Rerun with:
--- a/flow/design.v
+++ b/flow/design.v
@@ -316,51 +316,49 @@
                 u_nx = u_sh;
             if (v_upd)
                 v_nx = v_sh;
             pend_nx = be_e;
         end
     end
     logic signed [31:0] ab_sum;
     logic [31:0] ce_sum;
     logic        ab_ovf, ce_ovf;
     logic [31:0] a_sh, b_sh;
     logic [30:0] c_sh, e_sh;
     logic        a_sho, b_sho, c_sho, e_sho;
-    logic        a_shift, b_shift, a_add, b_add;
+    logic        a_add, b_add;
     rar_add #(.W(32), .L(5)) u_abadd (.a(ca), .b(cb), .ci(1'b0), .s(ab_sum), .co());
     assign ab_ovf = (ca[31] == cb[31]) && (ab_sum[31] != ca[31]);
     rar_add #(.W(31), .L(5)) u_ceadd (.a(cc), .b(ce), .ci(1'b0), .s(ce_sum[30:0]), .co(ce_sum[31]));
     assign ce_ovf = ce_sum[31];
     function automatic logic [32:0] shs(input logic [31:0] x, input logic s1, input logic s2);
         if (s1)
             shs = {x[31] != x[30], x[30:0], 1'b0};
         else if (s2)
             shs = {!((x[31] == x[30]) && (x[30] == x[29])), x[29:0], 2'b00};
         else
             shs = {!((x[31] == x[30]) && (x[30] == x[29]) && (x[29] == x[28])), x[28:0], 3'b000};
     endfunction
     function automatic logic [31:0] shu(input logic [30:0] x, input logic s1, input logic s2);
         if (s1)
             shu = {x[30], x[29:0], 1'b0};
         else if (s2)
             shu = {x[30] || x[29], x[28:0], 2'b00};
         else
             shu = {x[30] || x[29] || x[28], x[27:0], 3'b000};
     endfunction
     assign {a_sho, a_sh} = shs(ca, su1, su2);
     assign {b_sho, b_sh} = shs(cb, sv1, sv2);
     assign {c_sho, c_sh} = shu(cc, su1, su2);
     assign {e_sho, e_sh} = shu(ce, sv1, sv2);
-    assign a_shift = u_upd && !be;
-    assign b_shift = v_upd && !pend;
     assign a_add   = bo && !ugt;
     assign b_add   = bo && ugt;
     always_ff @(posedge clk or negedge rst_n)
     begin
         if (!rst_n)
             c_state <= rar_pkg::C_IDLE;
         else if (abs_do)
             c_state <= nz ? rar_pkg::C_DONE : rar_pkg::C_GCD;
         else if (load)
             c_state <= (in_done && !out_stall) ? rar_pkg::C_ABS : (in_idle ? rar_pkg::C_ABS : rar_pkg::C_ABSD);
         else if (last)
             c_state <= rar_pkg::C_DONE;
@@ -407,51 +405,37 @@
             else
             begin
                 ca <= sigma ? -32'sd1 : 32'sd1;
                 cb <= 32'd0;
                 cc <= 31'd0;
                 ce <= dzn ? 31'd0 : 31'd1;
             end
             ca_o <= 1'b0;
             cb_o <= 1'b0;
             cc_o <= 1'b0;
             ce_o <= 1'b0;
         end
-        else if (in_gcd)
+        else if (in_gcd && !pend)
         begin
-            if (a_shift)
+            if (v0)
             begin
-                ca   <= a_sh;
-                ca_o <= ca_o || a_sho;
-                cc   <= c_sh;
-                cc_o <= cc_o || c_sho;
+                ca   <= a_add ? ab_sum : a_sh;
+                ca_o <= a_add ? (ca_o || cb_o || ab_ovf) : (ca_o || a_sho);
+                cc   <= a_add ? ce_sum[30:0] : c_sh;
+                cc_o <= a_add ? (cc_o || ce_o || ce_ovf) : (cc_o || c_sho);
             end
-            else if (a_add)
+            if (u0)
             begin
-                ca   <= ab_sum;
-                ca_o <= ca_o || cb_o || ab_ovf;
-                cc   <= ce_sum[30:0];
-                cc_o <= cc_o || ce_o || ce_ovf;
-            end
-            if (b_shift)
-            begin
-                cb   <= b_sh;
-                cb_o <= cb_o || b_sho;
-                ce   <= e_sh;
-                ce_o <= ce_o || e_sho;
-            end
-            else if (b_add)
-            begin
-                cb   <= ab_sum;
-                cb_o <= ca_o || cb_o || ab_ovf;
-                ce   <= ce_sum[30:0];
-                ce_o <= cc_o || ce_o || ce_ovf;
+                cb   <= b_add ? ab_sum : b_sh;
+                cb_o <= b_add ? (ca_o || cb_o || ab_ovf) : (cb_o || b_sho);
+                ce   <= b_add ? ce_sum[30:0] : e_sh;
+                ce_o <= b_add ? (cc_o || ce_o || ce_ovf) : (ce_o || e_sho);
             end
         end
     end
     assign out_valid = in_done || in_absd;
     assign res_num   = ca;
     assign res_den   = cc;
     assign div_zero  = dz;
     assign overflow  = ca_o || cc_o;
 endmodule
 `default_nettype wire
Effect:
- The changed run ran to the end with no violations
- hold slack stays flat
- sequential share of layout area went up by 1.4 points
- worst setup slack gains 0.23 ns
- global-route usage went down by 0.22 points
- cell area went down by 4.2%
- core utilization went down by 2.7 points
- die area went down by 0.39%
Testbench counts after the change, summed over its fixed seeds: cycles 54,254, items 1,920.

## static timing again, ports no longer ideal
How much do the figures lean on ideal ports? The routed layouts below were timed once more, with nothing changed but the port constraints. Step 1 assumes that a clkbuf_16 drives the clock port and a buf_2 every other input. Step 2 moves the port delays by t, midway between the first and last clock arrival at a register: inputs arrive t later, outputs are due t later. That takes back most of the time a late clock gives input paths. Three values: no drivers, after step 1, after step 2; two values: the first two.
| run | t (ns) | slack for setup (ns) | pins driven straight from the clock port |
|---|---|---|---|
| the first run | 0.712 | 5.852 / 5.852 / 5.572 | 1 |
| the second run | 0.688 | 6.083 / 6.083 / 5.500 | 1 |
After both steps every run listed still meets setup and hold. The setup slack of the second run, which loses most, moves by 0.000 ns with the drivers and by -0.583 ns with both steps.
Background: an optimization exercise with open tools, aiming at small area, a short achievable clock period and few clock cycles per item. Do not read the settings as production practice.

==> v17 <==
// gregorian_date_difference_days
module gregorian_date_difference_days (
  input  logic        clk_i,
  input  logic        rst_ni,
  input  logic        s_axis_tvalid_i,
  output logic        s_axis_tready_o,
  input  logic [71:0] s_axis_tdata_i,
  output logic        m_axis_tvalid_o,
  input  logic        m_axis_tready_i,
  output logic [31:0] m_axis_tdata_o,
  output logic [0:0]  m_axis_tuser_o
);
  logic [15:0] ey, sy;
  logic [3:0]  em, sm;
  logic [4:0]  ed, sd, eh, sh;
  logic [5:0]  emi, smi;
  assign {smi, sh, sd, sm, sy, emi, eh, ed, em, ey} = s_axis_tdata_i;
  logic en, v1_q, v2_q, v3_q;
  assign en = !v3_q || m_axis_tready_i;
  always_ff @(posedge clk_i or negedge rst_ni) begin
    if (!rst_ni) begin
      v1_q <= 1'b0;
      v2_q <= 1'b0;
      v3_q <= 1'b0;
    end else if (en) begin
      v1_q <= s_axis_tvalid_i;
      v2_q <= v1_q;
      v3_q <= v2_q;
    end
  end
  function automatic logic [4:0] month_len(input logic [3:0] mo);
    unique case (mo)
      4'd1, 4'd3, 4'd5, 4'd7, 4'd8, 4'd10, 4'd12: month_len = 5'd31;
      4'd4, 4'd6, 4'd9, 4'd11:                    month_len = 5'd30;
      4'd2:                                       month_len = 5'd28;
      default:                                    month_len = 5'd0;
    endcase
  endfunction
  function automatic logic [8:0] cum_days(input logic [3:0] mo);
    unique case (mo)
      4'd2:    cum_days = 9'd31;
      4'd3:    cum_days = 9'd59;
      4'd4:    cum_days = 9'd90;
      4'd5:    cum_days = 9'd120;
      4'd6:    cum_days = 9'd151;
      4'd7:    cum_days = 9'd181;
      4'd8:    cum_days = 9'd212;
      4'd9:    cum_days = 9'd243;
      4'd10:   cum_days = 9'd273;
      4'd11:   cum_days = 9'd304;
      4'd12:   cum_days = 9'd334;
      default: cum_days = 9'd0;
    endcase
  endfunction
  logic [8:0] ecum, scum, edoy, sdoy;
  assign ecum = cum_days(em);
  assign scum = cum_days(sm);
  logic eda_1, eda_2, eda_3, eda_4, eda_5, eda_6, eda_7, eda_8, eda_9, eda_10, eda_11, eda_12, eda_13, eda_14, eda_15, eda_16, eda_17, eda_18, eda_19, eda_20, eda_21, eda_22, eda_23, eda_24, eda_25, eda_26, eda_27, eda_28, eda_29, eda_30, eda_31, eda_32, eda_33, eda_34;
  gdd_ha u_eda_1 (.a(ecum[0]), .b(ed[0]), .s(eda_1), .co(eda_2));
  ...
export LEC_CHECK = 0
export CAP_MARGIN = 20
export CORE_MARGIN = 2
export CORE_UTILIZATION = 50
export SLEW_MARGIN = 20
export SYNTH_HIERARCHICAL = 1
export SYNTH_MINIMUM_KEEP_SIZE = 0
create_clock -name core_clock -period 8.5 [get_ports {clk_i}]
standard.sh (not shown) runs the stock make flow with config.mk's settings and CLKGATE_MAP_FILE= SYNTH_SCRIPT=/design/flow/synth_recipe.tcl, a recipe that flattens the netlist after the stock synthesis.
==> flow/flow/run.sh <==
#!/bin/bash
# The standard layout, with the port buffers made from the platform's
# smallest plain buffer instead of the delay buffer the flow picks.
set -euo pipefail
export BUFFER_PORTS_ARGS="-buffer_cell sky130_fd_sc_hd__buf_1"
bash standard.sh > standard.log 2>&1
==> inputs of v7, as changes to v17 <==
--- a/flow/config.mk
+++ b/flow/config.mk
@@ -10,2 +10,3 @@
 export CORE_UTILIZATION = 50
+export SETUP_SLACK_MARGIN = 4.8
 export SLEW_MARGIN = 20
==> inputs of v32, as changes to v17 <==
--- a/flow/config.mk
+++ b/flow/config.mk
@@ -10,2 +10,3 @@
 export CORE_UTILIZATION = 50
+export SETUP_SLACK_MARGIN = 4.5
 export SLEW_MARGIN = 20
==> impl_metrics.env <==
export IMPL_status="finished clean"
export IMPL_placed_area_um2=16000
export IMPL_syn2layout_area_growth_pct=14.4
export IMPL_holdWs_ns=0.417
export IMPL_tightestPinTransition_ns=0.994
The numbers above come from v32.

==> impl_metrics.env <==
export IMPL_status="finished clean"
export IMPL_placed_area_um2=16100
export IMPL_syn2layout_area_growth_pct=18.3
export IMPL_holdWs_ns=0.451
The numbers above come from v7.

==> impl_metrics.env <==
export IMPL_holdWs_ns=0.430
export IMPL_syn2layout_area_growth_pct=7.19
export IMPL_status="finished clean"
export IMPL_tightestPinTransition_ns=0.988
The numbers above come from v17.

No functional check of the RTL was part of any run of this note.

* * *

==> inputs of v24 <==
gregorian_date_difference_days, a different RTL version from the one above (not shown whole).
Design gregorian_date_difference_days, start of the top module:
module gregorian_date_difference_days (
  input  logic        clk_i,
  input  logic        rst_ni,
  input  logic        s_axis_tvalid_i,
  output logic        s_axis_tready_o,
  input  logic [71:0] s_axis_tdata_i,
  output logic        m_axis_tvalid_o,
  input  logic        m_axis_tready_i,
  output logic [31:0] m_axis_tdata_o,
  output logic [0:0]  m_axis_tuser_o
);
export LEC_CHECK = 0
export CAP_MARGIN = 20
export CORE_MARGIN = 2
export CORE_UTILIZATION = 50
export CTS_BUF_LIST = sky130_fd_sc_hd__clkbuf_4 sky130_fd_sc_hd__clkbuf_8
export SLEW_MARGIN = 20
export SYNTH_HIERARCHICAL = 1
export SYNTH_MINIMUM_KEEP_SIZE = 0
create_clock -name core_clock -period 8.5 [get_ports {clk_i}]
Scripts as last shown in full above: flow/flow/run.sh
==> v21: changes against v24 <==
CTS_BUF_LIST = not set   (was sky130_fd_sc_hd__clkbuf_4 sky130_fd_sc_hd__clkbuf_8)
==> qor summary <==
| item | v24 | v21 |
|---|---|---|
| Met2 Resource Use GR | 0.345 | 0.345 |
| Share of the cycle needed by the critical path after routing | 0.502 | 0.505 |
| Result of the run | finished clean | finished clean |
| Fraction of area in non-clock buffers | 0.0253 | 0.0250 |
| Worst reg2reg setup slack | 4.23 ns | 4.21 ns |
| Slew of the pin with the lowest slew margin | 0.936 ns | 0.936 ns |
| Sequential share of cell area | 0.248 | 0.245 |
| Post-Route Utilization | 0.538 | 0.544 |
| Worst path arrival time | 4.50 ns | 4.47 ns |
| Max stage delay on crit path | 0.62 ns | 0.63 ns |
| Number of fill cells in the layout | 2,745 | 2,705 |
No functional check of the RTL was part of any run of this note.

* * *

==> build 9: inputs <==
gregorian_date_difference_days, a different RTL version from the one above (not shown whole).
Design gregorian_date_difference_days, start of the top module:
module gregorian_date_difference_days (
  input  logic        clk_i,
  input  logic        rst_ni,
  input  logic        s_axis_tvalid_i,
  output logic        s_axis_tready_o,
  input  logic [71:0] s_axis_tdata_i,
  output logic        m_axis_tvalid_o,
  input  logic        m_axis_tready_i,
  output logic [31:0] m_axis_tdata_o,
  output logic [0:0]  m_axis_tuser_o
);
==> flow/config.mk <==
export PLATFORM = sky130hd
export DESIGN_NAME = gregorian_date_difference_days
export DESIGN_NICKNAME = gregorian_date_difference_days
export VERILOG_FILES = /design/flow/design.v
export SDC_FILE = /design/flow/constraint.sdc
export NUM_CORES = 4
export LEC_CHECK = 0
export CAP_MARGIN = 20
export CORE_MARGIN = 2
export CORE_UTILIZATION = 50
export CTS_BUF_LIST = sky130_fd_sc_hd__clkbuf_4 sky130_fd_sc_hd__clkbuf_8
export SLEW_MARGIN = 20
export SYNTH_HIERARCHICAL = 1
export SYNTH_MINIMUM_KEEP_SIZE = 0
==> flow/constraint.sdc <==
create_clock -name core_clock -period 8.5 [get_ports {clk_i}]
set_input_delay 1.7000 -clock core_clock [delete_from_list [all_inputs] [get_ports {clk_i}]]
set_output_delay 1.7000 -clock core_clock [all_outputs]
set_load 0.01 [all_outputs]
==> flow/flow/run.sh <==
#!/bin/bash
# The standard layout, with the port buffers made from the platform's
# smallest plain buffer instead of the delay buffer the flow picks, and
# without half-adder cells (their logic is left to the gate mapper); the
# platform's own don't-use cells stay excluded.
set -euo pipefail
export BUFFER_PORTS_ARGS="-buffer_cell sky130_fd_sc_hd__buf_1"
DU=" sky130_fd_sc_hd__probe_p_8 sky130_fd_sc_hd__probec_p_8 sky130_fd_sc_hd__lpflow_bleeder_1 sky130_fd_sc_hd__lpflow_clkbufkapwr_1 sky130_fd_sc_hd__lpflow_clkbufkapwr_16 sky130_fd_sc_hd__lpflow_clkbufkapwr_2 sky130_fd_sc_hd__lpflow_clkbufkapwr_4 sky130_fd_sc_hd__lpflow_clkbufkapwr_8 sky130_fd_sc_hd__lpflow_clkinvkapwr_1 sky130_fd_sc_hd__lpflow_clkinvkapwr_16 sky130_fd_sc_hd__lpflow_clkinvkapwr_2 sky130_fd_sc_hd__lpflow_clkinvkapwr_4 sky130_fd_sc_hd__lpflow_clkinvkapwr_8 sky130_fd_sc_hd__lpflow_decapkapwr_12 sky130_fd_sc_hd__lpflow_decapkapwr_3 sky130_fd_sc_hd__lpflow_decapkapwr_4 sky130_fd_sc_hd__lpflow_decapkapwr_6 sky130_fd_sc_hd__lpflow_decapkapwr_8 sky130_fd_sc_hd__lpflow_inputiso0n_1 sky130_fd_sc_hd__lpflow_inputiso0p_1 sky130_fd_sc_hd__lpflow_inputiso1n_1 sky130_fd_sc_hd__lpflow_inputiso1p_1 sky130_fd_sc_hd__lpflow_inputisolatch_1 sky130_fd_sc_hd__lpflow_isobufsrc_1 sky130_fd_sc_hd__lpflow_isobufsrc_16 sky130_fd_sc_hd__lpflow_isobufsrc_2 sky130_fd_sc_hd__lpflow_isobufsrc_4 sky130_fd_sc_hd__lpflow_isobufsrc_8 sky130_fd_sc_hd__lpflow_isobufsrckapwr_16 sky130_fd_sc_hd__lpflow_lsbuf_lh_hl_isowell_tap_1 sky130_fd_sc_hd__lpflow_lsbuf_lh_hl_isowell_tap_2 sky130_fd_sc_hd__lpflow_lsbuf_lh_hl_isowell_tap_4 sky130_fd_sc_hd__lpflow_lsbuf_lh_isowell_4 sky130_fd_sc_hd__lpflow_lsbuf_lh_isowell_tap_1 sky130_fd_sc_hd__lpflow_lsbuf_lh_isowell_tap_2 sky130_fd_sc_hd__lpflow_lsbuf_lh_isowell_tap_4 # # Define fill cells  sky130_fd_sc_hd__ha_1 sky130_fd_sc_hd__ha_2 sky130_fd_sc_hd__ha_4"
bash standard.sh "DONT_USE_CELLS=$DU" finish > standard.log 2>&1
==> inputs of trial 98, as changes to build 9 <==
==> flow/flow/run.sh (replaced) <==
#!/bin/bash
# The standard layout, with the port buffers made from the platform's
# smallest plain buffer instead of the delay buffer the flow picks.
set -euo pipefail
export BUFFER_PORTS_ARGS="-buffer_cell sky130_fd_sc_hd__buf_1"
bash standard.sh > standard.log 2>&1
Settings changed: CORE_UTILIZATION 50 to 70.
==> impl_metrics.tcl <==
set metrics [dict create \
    hold_ws_ns 0.426 \
    fmax_mhz 238 \
    buffers 106 \
    met3_usage 0.0292 \
    routabilityCongestion 0.837 \
    route.vias.total 9955 \
    status "no timing/DRC/antenna violations" \
    dr.pass1.iters 5 \
    dp_slack_ns 4.21 \
]
The numbers above come from build 9.

==> impl_metrics.tcl <==
set metrics [dict create \
    use_met2 0.464 \
    crit_path_start "ey1[5]$_DFFE_PP_" \
    hp-start "ok2$_DFFE_PP_" \
    dr.pass1.iters 4 \
    dp_slack_ns 3.97 \
    met3_usage 0.0506 \
    ys.flop_type "edfxtp_1" \
    synth_top_area_frac 0.251 \
    routabilityCongestion 0.874 \
    route.vias.total 10158 \
    path_class "flop to flop" \
    hold_ws_ns 0.464 \
    buffers 105 \
    status "no timing/DRC/antenna violations" \
]
The numbers above come from trial 98.

No functional check of the RTL was part of any run of this note.

[re-timing with driven ports]
The results above use ideal ports. As a check the final layouts listed here were re-extracted and re-timed, cells and wires unchanged.
Step 1 sets driving cells, clkbuf_16 on the clock port and buf_2 on the other inputs (assumed; they add their load-dependent delay and slew).
Step 2 adds t to the input delays and takes it off the output delays; t is the mean of the earliest and latest rising clock arrival at the registers after step 1. Input paths then give back, and output paths get back, about the clock's delay inside the block.
Slacks: ideal ports / drivers / drivers and shift; pairs: ideal ports / drivers.
run | t (ns) | setup WS [ns] | latest minus earliest clock arrival (ns) | slew at the worst register clock pin (ns) | pins driven straight from the clock port
v17 | 0.465 | 4.118 / 4.095 / 3.883 | 0.014 / 0.014 | 0.07 / 0.07 | 1
v7 | 0.472 | 4.385 / 4.385 / 4.385 | 0.009 / 0.009 | 0.07 / 0.07 | 1
v32 | 0.472 | 4.380 / 4.380 / 4.188 | 0.010 / 0.010 | 0.06 / 0.06 | 1
v24 | 0.508 | 4.233 / 4.233 / 3.909 | 0.018 / 0.018 | 0.10 / 0.10 | 1
v21 | 0.475 | 4.211 / 4.211 / 3.904 | 0.011 / 0.010 | 0.07 / 0.07 | 1
build 9 | 0.497 | 4.291 / 4.291 / 4.172 | 0.017 / 0.018 | 0.09 / 0.09 | 1
trial 98 | 0.487 | 4.162 / 4.147 / 3.947 | 0.016 / 0.015 | 0.09 / 0.09 | 1
After both steps every run listed still meets setup and hold. The setup slack of v24, which loses most, moves by 0.000 ns with the drivers and by -0.324 ns with both steps.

### Exercise requirements
With the first line being the one containing "v_nx = v_sh;" and the last line the one containing "logic [30:0] c_sh, e_sh;", transcribe exactly the lines above that fall in that range.

### Task response
                 v_nx = v_sh;
             pend_nx = be_e;
         end
     end
     logic signed [31:0] ab_sum;
     logic [31:0] ce_sum;
     logic        ab_ovf, ce_ovf;
     logic [31:0] a_sh, b_sh;
     logic [30:0] c_sh, e_sh;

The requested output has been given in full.